Lines holding the word "flip" in the material below: count them and write the number alone.

[Exercise data]

$ cat src/rtl/mem_arb_pkg.sv
// Shared types and constants for the IF/DM memory port arbiter.
package mem_arb_pkg;

  typedef enum logic [1:0] {
    OWN_NONE = 2'd0,
    OWN_IF   = 2'd1,
    OWN_DM   = 2'd2
  } mem_owner_t;

  localparam logic [31:0] NOP_WORD = 32'h0000_0013;
  localparam int          STREAK_W = 4;

endpackage

$ cat src/rtl/mem_arb_fairness.sv
// Priority decision for the shared RAM port: DM wins unless it has starved IF
// for MAX_DM_STREAK consecutive grants, in which case IF gets one cycle.
module mem_arb_fairness
  import mem_arb_pkg::*;
#(
  parameter int MAX_DM_STREAK = 4
) (
  input  logic clk,
  input  logic rst,
  input  logic if_req,
  input  logic dm_req,
  output logic if_win,
  output logic dm_win
);

  logic [STREAK_W-1:0] r_streak;
  logic                w_if_turn;

  assign w_if_turn = if_req && (r_streak == STREAK_W'(MAX_DM_STREAK));

  // Grants are forced low while reset is held, independent of requests.
  assign dm_win = rst && dm_req && !w_if_turn;
  assign if_win = rst && if_req && !dm_win;

  always_ff @(posedge clk or negedge rst) begin
    if (!rst) begin
      r_streak <= '0;
    end else if (dm_win && if_req) begin
      if (r_streak != '1) begin
        r_streak <= r_streak + STREAK_W'(1);
      end
    end else if (if_win || !if_req) begin
      r_streak <= '0;
    end
  end

endmodule

$ cat src/rtl/mem_port_arbiter.sv
// Shares one single-port, 1-cycle-latency RAM between instruction fetch and
// the data-memory stage; responses are steered back by the registered owner.
module mem_port_arbiter
  import mem_arb_pkg::*;
#(
  parameter int ADDR_W        = 32,
  parameter int DATA_W        = 32,
  parameter int MAX_DM_STREAK = 4
) (
  input  logic                clk,
  input  logic                rst,
  input  logic                if_req,
  input  logic [ADDR_W-1:0]   if_addr,
  output logic                if_gnt,
  output logic                if_rsp_valid,
  output logic [DATA_W-1:0]   if_rsp_data,
  input  logic                dm_req,
  input  logic [ADDR_W-1:0]   dm_addr,
  input  logic                dm_wr_en,
  input  logic [DATA_W-1:0]   dm_wr_data,
  input  logic [DATA_W/8-1:0] dm_byte_en,
  output logic                dm_gnt,
  output logic                dm_rsp_valid,
  output logic [DATA_W-1:0]   dm_rsp_data,
  output logic [ADDR_W-1:0]   mem_addr,
  output logic                mem_wr_en,
  output logic [DATA_W-1:0]   mem_wr_data,
  output logic [DATA_W/8-1:0] mem_byte_en,
  input  logic [DATA_W-1:0]   mem_rd_data
);

  logic              w_if_win;
  logic              w_dm_win;
  logic [ADDR_W-1:0] r_last_addr;
  mem_owner_t        r_owner;
  logic              r_was_store;

  mem_arb_fairness #(
    .MAX_DM_STREAK (MAX_DM_STREAK)
  ) u_fairness (
    .clk    (clk),
    .rst    (rst),
    .if_req (if_req),
    .dm_req (dm_req),
    .if_win (w_if_win),
    .dm_win (w_dm_win)
  );

  assign if_gnt = w_if_win;
  assign dm_gnt = w_dm_win;

  // Idle cycles park the address on the last granted value to avoid RAM toggling.
  always_comb begin
    mem_addr    = r_last_addr;
    mem_wr_en   = 1'b0;
    mem_wr_data = '0;
    mem_byte_en = '0;
    if (w_dm_win) begin
      mem_addr    = dm_addr;
      mem_wr_en   = dm_wr_en;
      mem_wr_data = dm_wr_data;
      mem_byte_en = dm_byte_en;
    end else if (w_if_win) begin
      mem_addr    = if_addr;
      mem_byte_en = '1;
    end
  end

  always_ff @(posedge clk or negedge rst) begin
    if (!rst) begin
      r_last_addr <= '0;
      r_owner     <= OWN_NONE;
      r_was_store <= 1'b0;
    end else if (w_dm_win) begin
      r_last_addr <= dm_addr;
      r_owner     <= OWN_DM;
      r_was_store <= dm_wr_en;
    end else if (w_if_win) begin
      r_last_addr <= if_addr;
      r_owner     <= OWN_IF;
      r_was_store <= 1'b0;
    end else begin
      r_owner     <= OWN_NONE;
      r_was_store <= 1'b0;
    end
  end

  assign if_rsp_valid = (r_owner == OWN_IF);
  assign dm_rsp_valid = (r_owner == OWN_DM);
  assign if_rsp_data  = if_rsp_valid ? mem_rd_data : '0;
  assign dm_rsp_data  = (dm_rsp_valid && !r_was_store) ? mem_rd_data : '0;

endmodule
$ cat config.mk
export PLATFORM = sky130hd
export DESIGN_NAME = mem_port_arbiter
export DESIGN_NICKNAME = d
export VERILOG_FILES = /design/src/rtl/mem_arb_pkg.sv /design/src/rtl/mem_arb_fairness.sv /design/src/rtl/mem_port_arbiter.sv
export SDC_FILE = /design/constraint.sdc
export NUM_CORES = 1
export LEC_CHECK = 0
export CORE_AREA = 2 2 105 107
export CTS_CLUSTER_DIAMETER = 200
export DETAILED_ROUTE_END_ITERATION = 6
export DIE_AREA = 0 0 107 109
export DONT_BUFFER_PORTS = 1
export GPL_TIMING_DRIVEN = 0
export SLEW_MARGIN = 20
export SYNTH_ARGS = -nofsm -noshare
export SYNTH_HDL_FRONTEND = slang
export SYNTH_HIERARCHICAL = 1
export SYNTH_SLANG_ARGS = --single-unit
$ cat constraint.sdc
create_clock -name clk -period 2.2 [get_ports clk]
set_clock_uncertainty 0.2 [all_clocks]
set_input_delay 0.44 -clock clk [delete_from_list [all_inputs] [get_ports clk]]
set_output_delay 0.44 -clock clk [all_outputs]
set_load 0.05 [all_outputs]
==> results.py, run 1 <==
metrics = {
    "outcome": {
        "status": "finished with violations",
        "violations": "negative setup slack",
    },
    "finish": {
        "area_growth_syn_to_layout_pct": 62.3,
        "post-route-util": 0.397,
        "fin_nets": 455,
        "drive_above_1_share": 0.729,
        "fillers": 1015,
        "stdcell_area_sq_mm": 0.00421,
        "n_antenna_cell": 0,
    },
    "placement": {
        "io_buffers": 0,
        "pre_cts_ws_ns": -0.643,
        "dpl.hpwl_um": 9400,
        "place_area_sq_mm": 0.00332,
        "place.gp.congestion": 0.963,
    },
    "clocking": {
        "clock_latency_ns": 0.28,
        "cts_buffer_depth": 2,
        "cts_tree": "done",
        "cts_max_level": 2,
        "cts-root-buf": "clkbuf_8",
        "clkSinkCount": 39,
        "clk_pin_slew_ns": 0.07,
        "cts_inserted_buffers": 5,
    },
    "grt": {
        "grt_pass1_wl_um": 16500,
        "antenna_found_initial": 0,
        "grt_use_total": 0.193,
        "grt_pass1_vias": 2426,
        "grt_max_degree": 40,
        "gr-total-overflow": 0,
    },
    "setup_path": {
        "arrival_ns": 2.27,
        "r2r_setup_slack_ns": -0.16,
        "timing.rr.end": "r_owner[0]",
        "crit_type": "flip-flop to primary output",
        "rr_worst_depth": 10,
        "crit_path_end": "mem_wr_data[5]",
        "critPathMaxFanout": 10,
        "cp-end-kind": "primary output",
        "worstReg2RegStart": "u_fairness/r_streak[0]",
        "cp_data_required_time_ns": 1.56,
        "cp-startpoint": "u_fairness/r_streak[0]",
        "critPathLaunchType": "flip-flop",
    },
    "power": {
        "pwr-share-comb": 0.490,
        "power_frac_seq": 0.324,
        "p_switching_uw": 1210,
        "leakage_uw": 0.00178,
        "pwr_density_cell_mw_per_mm2": 619,
        "clkPwrFrac": 0.186,
        "p_int_uw": 1400,
        "switching_share": 0.464,
        "peakVddDrop_mv": 0.344,
    },
    "die": {
        "rows": 38,
        "die_h_um": 109,
        "start_util": 0.244,
        "pin_count": 274,
        "fp.coreArea_sq_mm": 0.0106,
        "dieArea_sq_mm": 0.0117,
        "die_w_um": 107,
    },
    "detailed_routing": {
        "ant_nets": 0,
        "first_iter_violations": 129,
        "routed_wirelength_um": 11900,
        "routedWlPerCell_um": 26.0,
        "drc": 0,
        "vias_per_cell": 5.05,
        "first_pass_iters": 4,
        "routed-via-count": 2309,
    },
    "synth": {
        "syn_nets": 427,
        "syn_area_sq_mm": 0.00259,
        "synth_seq_area_share": 0.377,
        "ys_types": 29,
        "synthCells": 288,
        "avgSynthCellArea_sq_um": 9.00,
        "synth_warnings": 6,
        "ys_seq_elements": 39,
    },
    "timing": {
        "setup_viol": 104,
        "fmax_mhz": 344,
        "fin_crit_ns": 2.91,
        "drv_slew": 0,
        "slew_headroom": 0.329,
        "hold_viol_final": 0,
        "finalCritPeriodShare": 1.32,
        "rsz0062_at_grt": "true",
        "worst-slew-pin-transition_ns": 1.00,
        "final.setup.worst_slack_ns": -0.706,
    },
    "hold_path": {
        "hp-class": "primary input to flip-flop",
        "min_path_cells": 2,
    },
    "job": {
        "drv_cap": 0,
    },
}
[flip-flops by register name, indices dropped and copies added (netlist names)]
register and cells:
r_last_addr 32, r_owner 2, r_was_store 1, u_fairness/r_streak 4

[/Exercise data]

* [Problem solution] 4